■ **Stored data entries**
_ _ _ _ _ _ _

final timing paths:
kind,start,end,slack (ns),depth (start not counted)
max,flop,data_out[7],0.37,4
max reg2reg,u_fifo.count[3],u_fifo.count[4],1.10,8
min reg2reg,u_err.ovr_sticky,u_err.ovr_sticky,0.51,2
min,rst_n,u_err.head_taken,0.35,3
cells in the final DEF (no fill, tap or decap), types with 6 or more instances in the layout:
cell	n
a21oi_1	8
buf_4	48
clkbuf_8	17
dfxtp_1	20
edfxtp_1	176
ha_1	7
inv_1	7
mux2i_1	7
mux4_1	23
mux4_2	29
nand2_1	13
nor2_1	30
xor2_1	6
===== src/rtl/branch_pkg.sv =====
package branch_pkg;
  typedef enum logic [2:0] {
    CC_NOT_ZERO  = 3'b000,
    CC_ZERO      = 3'b001,
    CC_CARRY_CLR = 3'b010,
    CC_CARRY_SET = 3'b011,
    CC_NEGATIVE  = 3'b100,
    CC_SGN_GE    = 3'b101,
    CC_SGN_LT    = 3'b110,
    CC_ALWAYS    = 3'b111
  } cond_e;

  typedef struct packed {
    logic n;
    logic z;
    logic c;
    logic v;
  } flags_t;

  localparam logic [2:0] JUMP_FORMAT_TAG = 3'b001;
endpackage
`src/rtl/cs_timing_pkg.sv`:
```
package cs_timing_pkg;
  localparam int CFG_W   = 32;
  localparam int WAIT_W  = 6;
  localparam int SETUP_W = 2;

  localparam int SWS_LSB  = 26;
  localparam int SEN_BIT  = 23;
  localparam int SET_LSB  = 20;
  localparam int PWS_LSB  = 10;

  localparam logic [CFG_W-1:0] CFG_WMASK    = 32'hFCBF_FDF0;
  localparam logic [CFG_W-1:0] CFG_BOOT_RST = 32'h003F_FC00;
  localparam logic [CFG_W-1:0] CFG_STD_RST  = 32'h0000_0000;

  typedef enum logic [1:0] {
    ST_IDLE   = 2'd0,
    ST_SETUP  = 2'd1,
    ST_ACTIVE = 2'd2
  } cs_state_e;

  typedef struct packed {
    logic [WAIT_W-1:0]  sws;
    logic               sws_en;
    logic [SETUP_W-1:0] setup;
    logic [WAIT_W-1:0]  pws;
  } cs_timing_t;

  typedef struct packed {
    logic [WAIT_W-1:0] sws;
    logic              sws_en;
    logic [WAIT_W-1:0] pws;
  } cs_beat_t;

  function automatic cs_timing_t decode_cfg(input logic [CFG_W-1:0] w);
    cs_timing_t t;
    t.sws    = w[SWS_LSB +: WAIT_W];
    t.sws_en = w[SEN_BIT];
    t.setup  = w[SET_LSB +: SETUP_W];
    t.pws    = w[PWS_LSB +: WAIT_W];
    return t;
  endfunction
endpackage

```
`src/rtl/cs_cfg_reg.sv`:
```
module cs_cfg_reg
  import cs_timing_pkg::*;
#(
  parameter bit BOOT_PROFILE = 1'b0
) (
  input  logic             clk,
  input  logic             rst_n,
  input  logic             we,
  input  logic [CFG_W-1:0] wdata,
  output logic [CFG_W-1:0] rdata,
  output cs_timing_t       timing
);
  localparam logic [CFG_W-1:0] RST_VAL = BOOT_PROFILE ? CFG_BOOT_RST : CFG_STD_RST;

  logic [CFG_W-1:0] word_q;

  for (genvar b = 0; b < CFG_W; b++) begin : g_bit
    if (CFG_WMASK[b]) begin : g_rw
      always_ff @(posedge clk or negedge rst_n) begin
        if (!rst_n)  word_q[b] <= RST_VAL[b];
        else if (we) word_q[b] <= wdata[b];
      end
    end else begin : g_rsvd
      assign word_q[b] = 1'b0;
    end
  end

  assign rdata  = word_q;
  assign timing = decode_cfg(word_q);

  p_reserved_clear_r2: assert property (@(posedge clk) disable iff (!rst_n)
    (rdata & ~CFG_WMASK) == '0);
  p_write_lands_r2: assert property (@(posedge clk) disable iff (!rst_n)
    we |=> rdata == ($past(wdata) & CFG_WMASK));
endmodule

```
`src/rtl/cs_wait_cnt.sv`:
```
module cs_wait_cnt #(
  parameter int CNT_W = 6
) (
  input  logic             clk,
  input  logic             rst_n,
  input  logic             load,
  input  logic [CNT_W-1:0] load_val,
  output logic             zero
);
  logic [CNT_W-1:0] cnt_q;

  always_ff @(posedge clk or negedge rst_n) begin
    if (!rst_n)             cnt_q <= '0;
    else if (load)          cnt_q <= load_val;
    else if (cnt_q != '0)   cnt_q <= cnt_q - 1'b1;
  end

  assign zero = (cnt_q == '0);

  p_load_value_r4: assert property (@(posedge clk) disable iff (!rst_n)
    load |=> cnt_q == $past(load_val));
  p_count_down_r4: assert property (@(posedge clk) disable iff (!rst_n)
    (!load && cnt_q != '0) |=> cnt_q == $past(cnt_q) - 1'b1);
endmodule

```
`src/rtl/cs_seq.sv`:
```
module cs_seq
  import cs_timing_pkg::*;
#(
  parameter int BEAT_W = 3
) (
  input  logic              clk,
  input  logic              rst_n,
  input  logic              addr_vld,
  input  logic              burst,
  input  logic [BEAT_W-1:0] beats,
  input  cs_timing_t        cfg,
  input  logic              wait_zero,
  output logic              wait_load,
  output logic [WAIT_W-1:0] wait_val,
  output logic              chip_sel,
  output logic              ack,
  output logic              ready
);
  cs_state_e          state_q;
  cs_beat_t           snap_q;
  logic [SETUP_W-1:0] setup_q;
  logic [BEAT_W-1:0]  left_q;
  logic               accept;

  assign accept = (state_q == ST_IDLE) && addr_vld;

  always_ff @(posedge clk or negedge rst_n) begin
    if (!rst_n) begin
      state_q <= ST_IDLE;
      snap_q  <= '0;
      setup_q <= '0;
      left_q  <= '0;
    end else begin
      case (state_q)
        ST_IDLE: if (addr_vld) begin
          snap_q.sws    <= cfg.sws;
          snap_q.sws_en <= cfg.sws_en;
          snap_q.pws    <= cfg.pws;
          left_q        <= burst ? beats : '0;
          setup_q       <= cfg.setup;
          state_q       <= (cfg.setup == '0) ? ST_ACTIVE : ST_SETUP;
        end
        ST_SETUP: begin
          if (setup_q == SETUP_W'(1)) state_q <= ST_ACTIVE;
          else                        setup_q <= setup_q - 1'b1;
        end
        ST_ACTIVE: if (wait_zero) begin
          if (left_q == '0) state_q <= ST_IDLE;
          else              left_q  <= left_q - 1'b1;
        end
        default: state_q <= ST_IDLE;
      endcase
    end
  end

  always_comb begin
    wait_load = 1'b0;
    wait_val  = snap_q.pws;
    if (accept && cfg.setup == '0) begin
      wait_load = 1'b1;
      wait_val  = cfg.pws;
    end else if (state_q == ST_SETUP && setup_q == SETUP_W'(1)) begin
      wait_load = 1'b1;
      wait_val  = snap_q.pws;
    end else if (state_q == ST_ACTIVE && wait_zero && left_q != '0) begin
      wait_load = 1'b1;
      wait_val  = snap_q.sws_en ? snap_q.sws : snap_q.pws;
    end
  end

  assign chip_sel = (state_q == ST_ACTIVE);
  assign ack      = chip_sel && wait_zero;
  assign ready    = (state_q == ST_IDLE);

  p_setup_defer_r3: assert property (@(posedge clk) disable iff (!rst_n)
    (accept && cfg.setup != '0) |=> !chip_sel && !ready);
  p_setup_now_r3: assert property (@(posedge clk) disable iff (!rst_n)
    (accept && cfg.setup == '0) |=> chip_sel);
  p_cs_hold_r8: assert property (@(posedge clk) disable iff (!rst_n)
    (chip_sel && !ack) |=> chip_sel);
  p_cs_release_r8: assert property (@(posedge clk) disable iff (!rst_n)
    (ack && left_q == '0) |=> !chip_sel && ready);
  p_busy_ignore_r9: assert property (@(posedge clk) disable iff (!rst_n)
    (!ready && !ack) |=> !ready);
  p_snap_hold_r10: assert property (@(posedge clk) disable iff (!rst_n)
    !ready |=> $stable(snap_q));
endmodule

```
`src/rtl/cs_timing_ctrl.sv`:
```
module cs_timing_ctrl
  import cs_timing_pkg::*;
#(
  parameter bit BOOT_PROFILE = 1'b1,
  parameter int BEAT_W       = 3
) (
  input  logic              clk,
  input  logic              rst_n,
  input  logic              cfg_we,
  input  logic [31:0]       cfg_wdata,
  output logic [31:0]       cfg_rdata,
  input  logic              addr_vld,
  input  logic              xfer_burst,
  input  logic [BEAT_W-1:0] xfer_beats,
  output logic              ready,
  output logic              chip_sel,
  output logic              xfer_ack
);
  cs_timing_t        timing;
  logic              wait_load;
  logic [WAIT_W-1:0] wait_val;
  logic              wait_zero;

  cs_cfg_reg #(.BOOT_PROFILE(BOOT_PROFILE)) u_cfg (
    .clk    (clk),
    .rst_n  (rst_n),
    .we     (cfg_we),
    .wdata  (cfg_wdata),
    .rdata  (cfg_rdata),
    .timing (timing)
  );

  cs_seq #(.BEAT_W(BEAT_W)) u_seq (
    .clk       (clk),
    .rst_n     (rst_n),
    .addr_vld  (addr_vld),
    .burst     (xfer_burst),
    .beats     (xfer_beats),
    .cfg       (timing),
    .wait_zero (wait_zero),
    .wait_load (wait_load),
    .wait_val  (wait_val),
    .chip_sel  (chip_sel),
    .ack       (xfer_ack),
    .ready     (ready)
  );

  cs_wait_cnt #(.CNT_W(WAIT_W)) u_wait (
    .clk      (clk),
    .rst_n    (rst_n),
    .load     (wait_load),
    .load_val (wait_val),
    .zero     (wait_zero)
  );
endmodule

```
`config.mk`:
```
export PLATFORM = sky130hd
export DESIGN_NAME = cs_timing_ctrl
export DESIGN_NICKNAME = d
export VERILOG_FILES = /design/src/rtl/cs_timing_pkg.sv /design/src/rtl/cs_cfg_reg.sv /design/src/rtl/cs_wait_cnt.sv /design/src/rtl/cs_seq.sv /design/src/rtl/cs_timing_ctrl.sv
export SDC_FILE = /design/constraint.sdc
export NUM_CORES = 1
export LEC_CHECK = 0
export ABC_AREA = 1
export BUFFER_PORTS_ARGS = -buffer_cell sky130_fd_sc_hd__buf_2
export CAP_MARGIN = 10
export CORE_ASPECT_RATIO = 0.5
export CORE_MARGIN = 3
export CORE_UTILIZATION = 57
export DETAILED_ROUTE_END_ITERATION = 7
export PLACE_DENSITY = 0.83
export RECOVER_POWER = 100
export SYNTH_ARGS = -nofsm -noshare
export SYNTH_HDL_FRONTEND = slang
export SYNTH_HIERARCHICAL = 1
export SYNTH_SLANG_ARGS = --single-unit
```
`constraint.sdc`:
```
create_clock -name clk -period 5.1 [get_ports clk]
set_input_delay 1.02 -clock clk [delete_from_list [all_inputs] [get_ports clk]]
set_output_delay 1.02 -clock clk [all_outputs]
set_load 0.05 [all_outputs]
```
==> key figures <==
Timing
  – Endpoints failing hold: 0
  – Total count of max-transition violations in the final report: between 50 and 60
  – Final critical delay including setup and external delays: around 3.4 ns
  – Maximum frequency from static timing analysis: 291 MHz
  – Worst slew pin tran: ~2.6 ns
  – Final setup violation count: 0
  – Unrepaired setup endpoints after global routing: no
  – Headroom to the max-slew limit: -74.3%
  – Period utilisation layout: roughly two thirds
  – Post-Route Hold Slack: between 0.4 and 0.5 ns
  – Setup TNS Final: 0 ns
  – Worst-case setup margin in the final layout: about 1.7 ns
  – Skew final: ~0.0085 ns

Synthesis
  – Post-synth ARST share: 100%
  – Post-synth cell types: 28
  – Synthesis warning total: 6
  – Yosys reg bits: 50
  – Top flip-flop cell by instance count after synthesis: dfrtp_1
  – Count of mapped cells out of synthesis: roughly 360
  – Count of flip-flops with a built-in enable after synthesis: 0
  – Most frequent cell after synthesis: nand2_1
  – Area share of the leading cell type in the synthesized netlist: roughly 34%
  – Total standard cell area after synthesis: 0.00276 sq mm
  – Most area-hungry cell type in the Yosys netlist: dfrtp_1
  – Top cells by area in the synthesized netlist: dfrtp_1 34%, nand2_1 21%, dfstp_2 11%
  – Average instance area after synthesis: 7.76 sq um
  – Top post-synthesis cells by count: 153 x nand2_1, 38 x dfrtp_1, 25 x buf_4, 23 x inv_1, 18 x nand3_1
  – Proportion of synthesized chip area in sequential cells: 45.8%

Detailed routing
  – Routed len/inst: approximately 12 um
  – Number of DRC violations after detailed-routing iteration 0: 126
  – Post-detailed-route count of antenna-violating nets: 0
  – Vias per cell: 4.83
  – Router iterations before antenna repair: 5
  – Count of unresolved DRC violations after routing: 0
  – Total vias in the final route: ~2200
  – Total routed wirelength: about 5.4 mm

Min path
  – Kind of path behind the tightest hold check: reg2reg

Final layout
  – Share of cells above drive strength 1: 16.7%
  – Antenna diodes: 0
  – Final net count: ~440
  – Post-synthesis to final-layout area growth: 5.89%

Clocking
  – Clock root buffer: clkbuf_8
  – CTS Hold Buffers Added: 0
  – Clock network latency to the later pin of the worst-skew pair: roughly 0.30 ns
  – Number of post-CTS setup repair buffers: 0
  – Maximum level of the CTS H-tree: 2
  – Max Buffers Root-to-Sink: 2
  – Number of buffers added by the clock tree synthesis step: 5
  – Clock-pin slew of the registers on the worst-case setup and hold paths: approximately 0.1 ns
  – Clock net sink count: 50
  – Cells resized by post-CTS repair: 0
  – TritonCTS clock tree: built

Place
  – Detailed Place HPWL: around 4.0 mm
  – Post-Place Setup Slack: 2.34 ns
  – Placer Congestion: roughly 0.86
  – Number of buffers added on ports: between 50 and 60

Outcome
  – Violated checks: capacitance limit, slew limit
  – Status: complete, but fails checks

Worst setup path
  – Setup crit start kind: flop
  – Worst setup path category: reg2reg
  – Top fanout value on the critical path: 23
  – Sort of element at the end of the critical path: flop
  – Critical path data arrival time: approximately 3.6 ns
  – Critical Path RT: about 5.3 ns

Floorplan
  – Die footprint: around 0.0058 sq mm
  – Core Area: roughly 0.0045 sq mm
  – Standard-cell rows: 17
  – Initial core utilization: about three fifths
  – Die extent in x: around 100 um
  – Number of top-level pins: 75
  – Vertical die dimension: about 55 um

Power and ir drop
  – Leakage power: between 0.0015 and 0.002 uW
  – Max VDD drop: roughly 0.00025 V
  – Areal power density over the cells: approximately 520 mW/mm^2

Global route
  – Global-route usage over all layers: about 20%
  – Largest net degree at the start of global routing: 51
  – Total overflow reported by the global router: 0
  – Vias in the first global route: approximately 2100
  – Initial antenna violation count: 0
  – Global-route wire length before repair: 9.32 mm

Job
  – Count of maximum capacitance violations: 1
-- state kept, by name, indices dropped and copies added, names as in the netlist --
register	flops
u_cfg/rdata	24
u_seq/left_q	3
u_seq/state_q	2
u_seq/setup_q	2
u_seq/snap_q	13
u_wait/cnt_q	6
-- placed cells by master, fill, tap and decap left out, drive strengths merged --
master    instances
nand2           165
dfrtp            38
clkbuf           35
buf              29
inv              27
nor2             20
nand3            19
o21ai            19
dfstp            12
a21oi             9
conb              8
ha                5
nand4             3
nand3b            2
clkinvlp          2
o211ai            1
xnor2             1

_ _ _ _ _ _ _

Respond with a single number, namely how many lines of the entries contain the word "routing".

5